Al-Shawka al-Tahta was a Palestinian Arab village in the Safad Subdistrict. It was depopulated during the 1947–1948 Civil War in Mandatory Palestine on May 14, 1948, by the Palmach's First Battalion of Operation Yiftach. It was located 31.5 km northeast of Safad.

==History==
The village contained two khirbas known as Tall al-Qadi and Khirbat al-Day'a.

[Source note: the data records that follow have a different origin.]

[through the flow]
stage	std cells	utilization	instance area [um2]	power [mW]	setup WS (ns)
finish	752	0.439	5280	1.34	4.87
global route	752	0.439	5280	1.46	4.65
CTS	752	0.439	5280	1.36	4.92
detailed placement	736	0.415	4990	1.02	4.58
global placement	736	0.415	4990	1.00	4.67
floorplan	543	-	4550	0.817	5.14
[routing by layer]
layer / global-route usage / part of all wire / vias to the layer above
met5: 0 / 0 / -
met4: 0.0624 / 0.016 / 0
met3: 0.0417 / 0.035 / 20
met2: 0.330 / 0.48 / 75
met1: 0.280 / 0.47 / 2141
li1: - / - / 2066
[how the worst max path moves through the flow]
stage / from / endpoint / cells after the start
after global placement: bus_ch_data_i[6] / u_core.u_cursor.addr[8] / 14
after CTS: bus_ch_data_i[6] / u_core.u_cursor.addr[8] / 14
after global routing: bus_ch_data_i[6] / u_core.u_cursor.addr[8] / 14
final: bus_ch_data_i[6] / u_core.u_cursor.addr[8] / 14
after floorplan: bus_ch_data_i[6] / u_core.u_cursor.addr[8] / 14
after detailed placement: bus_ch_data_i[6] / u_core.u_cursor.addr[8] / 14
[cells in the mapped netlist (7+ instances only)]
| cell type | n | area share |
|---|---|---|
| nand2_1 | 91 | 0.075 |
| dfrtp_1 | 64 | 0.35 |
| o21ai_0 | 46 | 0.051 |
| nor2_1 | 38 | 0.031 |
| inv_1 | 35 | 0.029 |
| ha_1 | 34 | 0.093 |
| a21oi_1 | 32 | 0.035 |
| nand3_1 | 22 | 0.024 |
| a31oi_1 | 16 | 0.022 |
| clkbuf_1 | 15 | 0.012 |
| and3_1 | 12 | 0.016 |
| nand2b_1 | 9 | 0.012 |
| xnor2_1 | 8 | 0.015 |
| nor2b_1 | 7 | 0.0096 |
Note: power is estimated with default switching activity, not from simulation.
--- config.mk ---
export PLATFORM = sky130hd
export DESIGN_NAME = spram_arbiter
export DESIGN_NICKNAME = d
export VERILOG_FILES = /design/src/rtl/spram_arbiter.sv
export SDC_FILE = /design/constraint.sdc
export NUM_CORES = 1
export LEC_CHECK = 0
export BUFFER_PORTS_ARGS = -buffer_cell sky130_fd_sc_hd__buf_2
export CORE_MARGIN = 5
export CORE_UTILIZATION = 45
export CTS_BUF_LIST = sky130_fd_sc_hd__clkbuf_8 sky130_fd_sc_hd__clkbuf_16
export DETAILED_ROUTE_END_ITERATION = 10
export PLACE_DENSITY = 0.81
export SLEW_MARGIN = 20
export SYNTH_ARGS = -nofsm -noshare
export SYNTH_HDL_FRONTEND = slang
export SYNTH_SLANG_ARGS = --single-unit
--- constraint.sdc ---
create_clock -name clk -period 2.2 [get_ports clk]
set_input_delay 0.44 -clock clk [delete_from_list [all_inputs] [get_ports clk]]
set_output_delay 0.44 -clock clk [all_outputs]
set_load 0.005 [all_outputs]
--- src/rtl/spram_arbiter.sv ---
// spram_arbiter: two-requester arbiter/sequencer for a single-port RAM.
// Owner A or B streams one beat per cycle into registered RAM address,
// data and write-enable outputs. Read data returns through a tag pipe so
// each rvalid lands on the requester that issued the read.
// Optional feature: define SPRAM_ARB_PRIO_EN for fixed A priority
// (A wins ties, preempts B, is never burst-limited). Default is round-robin
// with a MAX_BURST fairness limit.
module spram_arbiter #(
  parameter int AW        = 10,
  parameter int DW        = 16,
  parameter int RD_LAT    = 1,
  parameter int MAX_BURST = 16
) (
  input  logic          clk,
  input  logic          rst,
  input  logic          a_req_i,
  input  logic          b_req_i,
  input  logic          a_we_i,
  input  logic          b_we_i,
  input  logic [AW-1:0] a_addr_i,
  input  logic [AW-1:0] b_addr_i,
  input  logic [DW-1:0] a_wdata_i,
  input  logic [DW-1:0] b_wdata_i,
  output logic          a_gnt_o,
  output logic          b_gnt_o,
  output logic          a_rvalid_o,
  output logic          b_rvalid_o,
  output logic [DW-1:0] a_rdata_o,
  output logic [DW-1:0] b_rdata_o,
  output logic [AW-1:0] ram_addr_o,
  output logic [DW-1:0] ram_din_o,
  output logic          ram_we_o,
  input  logic [DW-1:0] ram_dout_i,
  output logic          busy_o
);

`ifdef SPRAM_ARB_PRIO_EN
  localparam bit PRIO_EN = 1'b1;
`else
  localparam bit PRIO_EN = 1'b0;
`endif

  localparam logic [7:0] BURST_LAST = 8'(MAX_BURST - 1);

  typedef enum logic [1:0] {IDLE, OWN_A, OWN_B} state_e;

  state_e        state_q, state_d;
  logic          last_b_q, last_b_d;      // 1: B was served most recently
  logic [7:0]    burst_cnt_q, burst_cnt_d;
  logic [AW-1:0] ram_addr_q, ram_addr_d;
  logic [DW-1:0] ram_din_q, ram_din_d;
  logic          ram_we_q, ram_we_d;
  logic [RD_LAT:0] vld_pipe_q;            // read tag valid, stage RD_LAT is output
  logic [RD_LAT:0] own_pipe_q;            // read tag owner, 1 = B
  logic          a_beat, b_beat;
  logic          rd_push, rd_own_b;
  logic          at_limit;

  assign a_gnt_o  = (state_q == OWN_A);
  assign b_gnt_o  = (state_q == OWN_B);
  assign a_beat   = a_gnt_o && a_req_i;
  assign b_beat   = b_gnt_o && b_req_i;
  assign at_limit = (burst_cnt_q == BURST_LAST);

  // Next owner, fairness pointer and burst counter.
  always_comb begin
    state_d     = state_q;
    last_b_d    = last_b_q;
    burst_cnt_d = burst_cnt_q;
    unique case (state_q)
      IDLE: begin
        if (a_req_i && b_req_i) state_d = (PRIO_EN || last_b_q) ? OWN_A : OWN_B;
        else if (a_req_i)       state_d = OWN_A;
        else if (b_req_i)       state_d = OWN_B;
      end
      OWN_A: begin
        if (!a_req_i) begin
          last_b_d = 1'b0;
          state_d  = b_req_i ? OWN_B : IDLE;
        end else if (PRIO_EN) begin
          // A is never preempted; the count is irrelevant here
          burst_cnt_d = '0;
        end else if (at_limit) begin
          burst_cnt_d = '0;
          if (b_req_i) begin
            last_b_d = 1'b0;
            state_d  = OWN_B;
          end
        end else begin
          burst_cnt_d = burst_cnt_q + 8'd1;
        end
      end
      OWN_B: begin
        if (!b_req_i) begin
          last_b_d = 1'b1;
          state_d  = a_req_i ? OWN_A : IDLE;
        end else if (PRIO_EN && a_req_i) begin
          // B's beat this cycle still completes; A takes over next edge
          last_b_d = 1'b1;
          state_d  = OWN_A;
        end else if (at_limit) begin
          burst_cnt_d = '0;
          if (a_req_i) begin
            last_b_d = 1'b1;
            state_d  = OWN_A;
          end
        end else begin
          burst_cnt_d = burst_cnt_q + 8'd1;
        end
      end
      default: state_d = IDLE;
    endcase
    if (state_d != state_q) burst_cnt_d = '0;
  end

  // Load the accepted beat into the RAM port registers; idle cycles drop we.
  always_comb begin
    ram_we_d   = 1'b0;
    ram_addr_d = ram_addr_q;
    ram_din_d  = ram_din_q;
    rd_push    = 1'b0;
    rd_own_b   = 1'b0;
    if (a_beat) begin
      ram_we_d   = a_we_i;
      ram_addr_d = a_addr_i;
      ram_din_d  = a_wdata_i;
      rd_push    = !a_we_i;
    end else if (b_beat) begin
      ram_we_d   = b_we_i;
      ram_addr_d = b_addr_i;
      ram_din_d  = b_wdata_i;
      rd_push    = !b_we_i;
      rd_own_b   = 1'b1;
    end
  end

  // Control and RAM port registers.
  always_ff @(posedge clk or posedge rst) begin
    if (rst) begin
      state_q     <= IDLE;
      last_b_q    <= 1'b1;
      burst_cnt_q <= '0;
      ram_addr_q  <= '0;
      ram_din_q   <= '0;
      ram_we_q    <= 1'b0;
    end else begin
      state_q     <= state_d;
      last_b_q    <= last_b_d;
      burst_cnt_q <= burst_cnt_d;
      ram_addr_q  <= ram_addr_d;
      ram_din_q   <= ram_din_d;
      ram_we_q    <= ram_we_d;
    end
  end

  // Read tag pipe: 1 stage for the address register plus RD_LAT for the RAM.
  always_ff @(posedge clk or posedge rst) begin
    if (rst) begin
      vld_pipe_q <= '0;
      own_pipe_q <= '0;
    end else begin
      vld_pipe_q <= {vld_pipe_q[RD_LAT-1:0], rd_push};
      own_pipe_q <= {own_pipe_q[RD_LAT-1:0], rd_own_b};
    end
  end

  assign a_rvalid_o = vld_pipe_q[RD_LAT] && !own_pipe_q[RD_LAT];
  assign b_rvalid_o = vld_pipe_q[RD_LAT] &&  own_pipe_q[RD_LAT];
  assign a_rdata_o  = ram_dout_i;
  assign b_rdata_o  = ram_dout_i;
  assign ram_addr_o = ram_addr_q;
  assign ram_din_o  = ram_din_q;
  assign ram_we_o   = ram_we_q;
  assign busy_o     = (state_q != IDLE) || (|vld_pipe_q);

endmodule
[config.mk]
export PLATFORM = sky130hd
export DESIGN_NAME = pcie_lane_serializer
export DESIGN_NICKNAME = d
export VERILOG_FILES = /design/src/rtl/pcie_lane_serializer.sv
export SDC_FILE = /design/constraint.sdc
export NUM_CORES = 1
export LEC_CHECK = 0
export ABC_AREA = 1
export BUFFER_PORTS_ARGS = -buffer_cell sky130_fd_sc_hd__buf_2
export CELL_PAD_IN_SITES_DETAIL_PLACEMENT = 0
export CELL_PAD_IN_SITES_GLOBAL_PLACEMENT = 1
export CORE_MARGIN = 1
export CORE_UTILIZATION = 37
export CTS_CLUSTER_DIAMETER = 200
export DETAILED_ROUTE_END_ITERATION = 8
export PLACE_DENSITY = 0.78
export SYNTH_ARGS = -nofsm -noshare
export SYNTH_HDL_FRONTEND = slang
export SYNTH_SLANG_ARGS = --single-unit
export TNS_END_PERCENT = 1
[constraint.sdc]
create_clock -name clk_i -period 1.37 [get_ports clk_i]
set_clock_uncertainty 0.1 [all_clocks]
set_input_delay 0 -clock clk_i [delete_from_list [all_inputs] [get_ports clk_i]]
set_output_delay 0 -clock clk_i [all_outputs]
set_load 0.02 [all_outputs]
[src/rtl/pcie_lane_serializer.sv]
// Multi-lane parallel-to-serial converter for the TX PHY path. A one-deep hold register
// feeds a per-lane shifter so back-to-back symbols stream with no gap between them.
module pcie_lane_serializer #(
  parameter int unsigned DATA_WIDTH = 10,
  parameter int unsigned NUM_LANES  = 1,
  parameter bit          LSB_FIRST  = 1'b1,
  parameter logic        IDLE_BIT   = 1'b0
) (
  input  logic                            clk_i,
  input  logic                            rst_ni,
  input  logic                            tx_en_i,
  input  logic                            sym_valid_i,
  input  logic [NUM_LANES*DATA_WIDTH-1:0] sym_data_i,
  output logic                            sym_ready_o,
  output logic [NUM_LANES-1:0]            bit_o,
  output logic                            bit_valid_o,
  output logic                            sym_start_o,
  output logic                            underrun_o,
  output logic                            busy_o
);

  localparam int unsigned CntW    = (DATA_WIDTH > 1) ? $clog2(DATA_WIDTH) : 1;
  localparam int unsigned BusW    = NUM_LANES * DATA_WIDTH;
  localparam int unsigned OutIdx  = LSB_FIRST ? 0 : DATA_WIDTH - 1;
  localparam logic [CntW-1:0] CntLast = CntW'(DATA_WIDTH - 1);

  typedef enum logic {StIdle, StShift} state_e;

  state_e            state_q, state_d;
  logic              hold_valid_q, hold_valid_d;
  logic [BusW-1:0]   hold_q, hold_d;
  logic [BusW-1:0]   shift_q, shift_d;
  logic [CntW-1:0]   cnt_q, cnt_d;
  logic              underrun_q, underrun_d;
  logic              last_bit;
  logic              load;
  logic              accept;

  assign last_bit    = (state_q == StShift) && (cnt_q == CntLast);
  assign load        = hold_valid_q && tx_en_i && ((state_q == StIdle) || last_bit);
  assign sym_ready_o = !hold_valid_q || load;
  assign accept      = sym_valid_i && sym_ready_o;

  always_comb begin
    hold_d       = hold_q;
    hold_valid_d = hold_valid_q;
    if (accept) begin
      hold_d       = sym_data_i;
      hold_valid_d = 1'b1;
    end else if (load) begin
      hold_valid_d = 1'b0;
    end
  end

  always_comb begin
    state_d    = state_q;
    cnt_d      = cnt_q;
    shift_d    = shift_q;
    underrun_d = 1'b0;
    if (load) begin
      state_d = StShift;
      cnt_d   = '0;
      shift_d = hold_q;
    end else if (last_bit) begin
      // Shifter ran dry; only a starved (enabled) link counts as an underrun.
      state_d    = StIdle;
      cnt_d      = '0;
      underrun_d = tx_en_i;
    end else if (state_q == StShift) begin
      cnt_d = cnt_q + CntW'(1);
      for (int k = 0; k < int'(NUM_LANES); k++) begin
        shift_d[k*DATA_WIDTH +: DATA_WIDTH] = LSB_FIRST ?
            (shift_q[k*DATA_WIDTH +: DATA_WIDTH] >> 1) :
            (shift_q[k*DATA_WIDTH +: DATA_WIDTH] << 1);
      end
    end
  end

  always_ff @(posedge clk_i or negedge rst_ni) begin
    if (!rst_ni) begin
      state_q      <= StIdle;
      hold_valid_q <= 1'b0;
      hold_q       <= '0;
      shift_q      <= '0;
      cnt_q        <= '0;
      underrun_q   <= 1'b0;
    end else begin
      state_q      <= state_d;
      hold_valid_q <= hold_valid_d;
      hold_q       <= hold_d;
      shift_q      <= shift_d;
      cnt_q        <= cnt_d;
      underrun_q   <= underrun_d;
    end
  end

  always_comb begin
    bit_o = {NUM_LANES{IDLE_BIT}};
    if (state_q == StShift) begin
      for (int k = 0; k < int'(NUM_LANES); k++) begin
        bit_o[k] = shift_q[k*DATA_WIDTH + OutIdx];
      end
    end
  end

  assign bit_valid_o = (state_q == StShift);
  assign sym_start_o = (state_q == StShift) && (cnt_q == '0);
  assign underrun_o  = underrun_q;
  assign busy_o      = hold_valid_q || (state_q == StShift);

endmodule
==> config.mk <==
export PLATFORM = sky130hd
export DESIGN_NAME = cordic_vec_sched
export DESIGN_NICKNAME = d
export VERILOG_FILES = /design/src/rtl/cordic_vec_sched.sv
export SDC_FILE = /design/constraint.sdc
export NUM_CORES = 1
export LEC_CHECK = 0
export ABC_AREA = 1
export CAP_MARGIN = 10
export CORE_UTILIZATION = 47
export CTS_CLUSTER_SIZE = 12
export DETAILED_ROUTE_END_ITERATION = 10
export GPL_TIMING_DRIVEN = 1
export HOLD_SLACK_MARGIN = 0.03
export PLACE_DENSITY = 0.93
export SLEW_MARGIN = 30
export SYNTH_ARGS = -nofsm -noshare
export SYNTH_HDL_FRONTEND = slang
export SYNTH_HIERARCHICAL = 1
export SYNTH_SLANG_ARGS = --single-unit
==> constraint.sdc <==
create_clock -name Clk -period 7.75 [get_ports Clk]
set_input_delay 1.55 -clock Clk [delete_from_list [all_inputs] [get_ports Clk]]
set_output_delay 1.55 -clock Clk [all_outputs]
set_load 0.005 [all_outputs]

In 1881 the Survey of Western Palestine identified Khirbet Dufnah, meaning "the ruin of Daphne (oleander). Recent research has linked Shawka al-Taḥtā to Daphne, a geographic designation mentioned in classical sources for the marshy landscapes of the northern Hula Valley. Archaeological and toponymic evidence indicates that the name survived into the Ottoman period as Dafna, attested in sixteenth-century tax registers and nineteenth-century surveys, before being replaced by the village name Shawka al-Taḥtā in the modern period. This continuity suggests long-term reuse of the same landscape rather than a complete break in settlement or local memory.
===British Mandate era===
In the 1931 census of Palestine, during the British Mandate for Palestine, the village had a population of 136, all Muslims, in a total of 31 houses.

In the 1945 statistics it had a population of 200 Muslims with a total land area of 2,132 dunams. Of this, 1,845 dunams were allocated for plantations and irrigable land, 140 for cereals, while 17 dunams were classified as non-cultivable areas.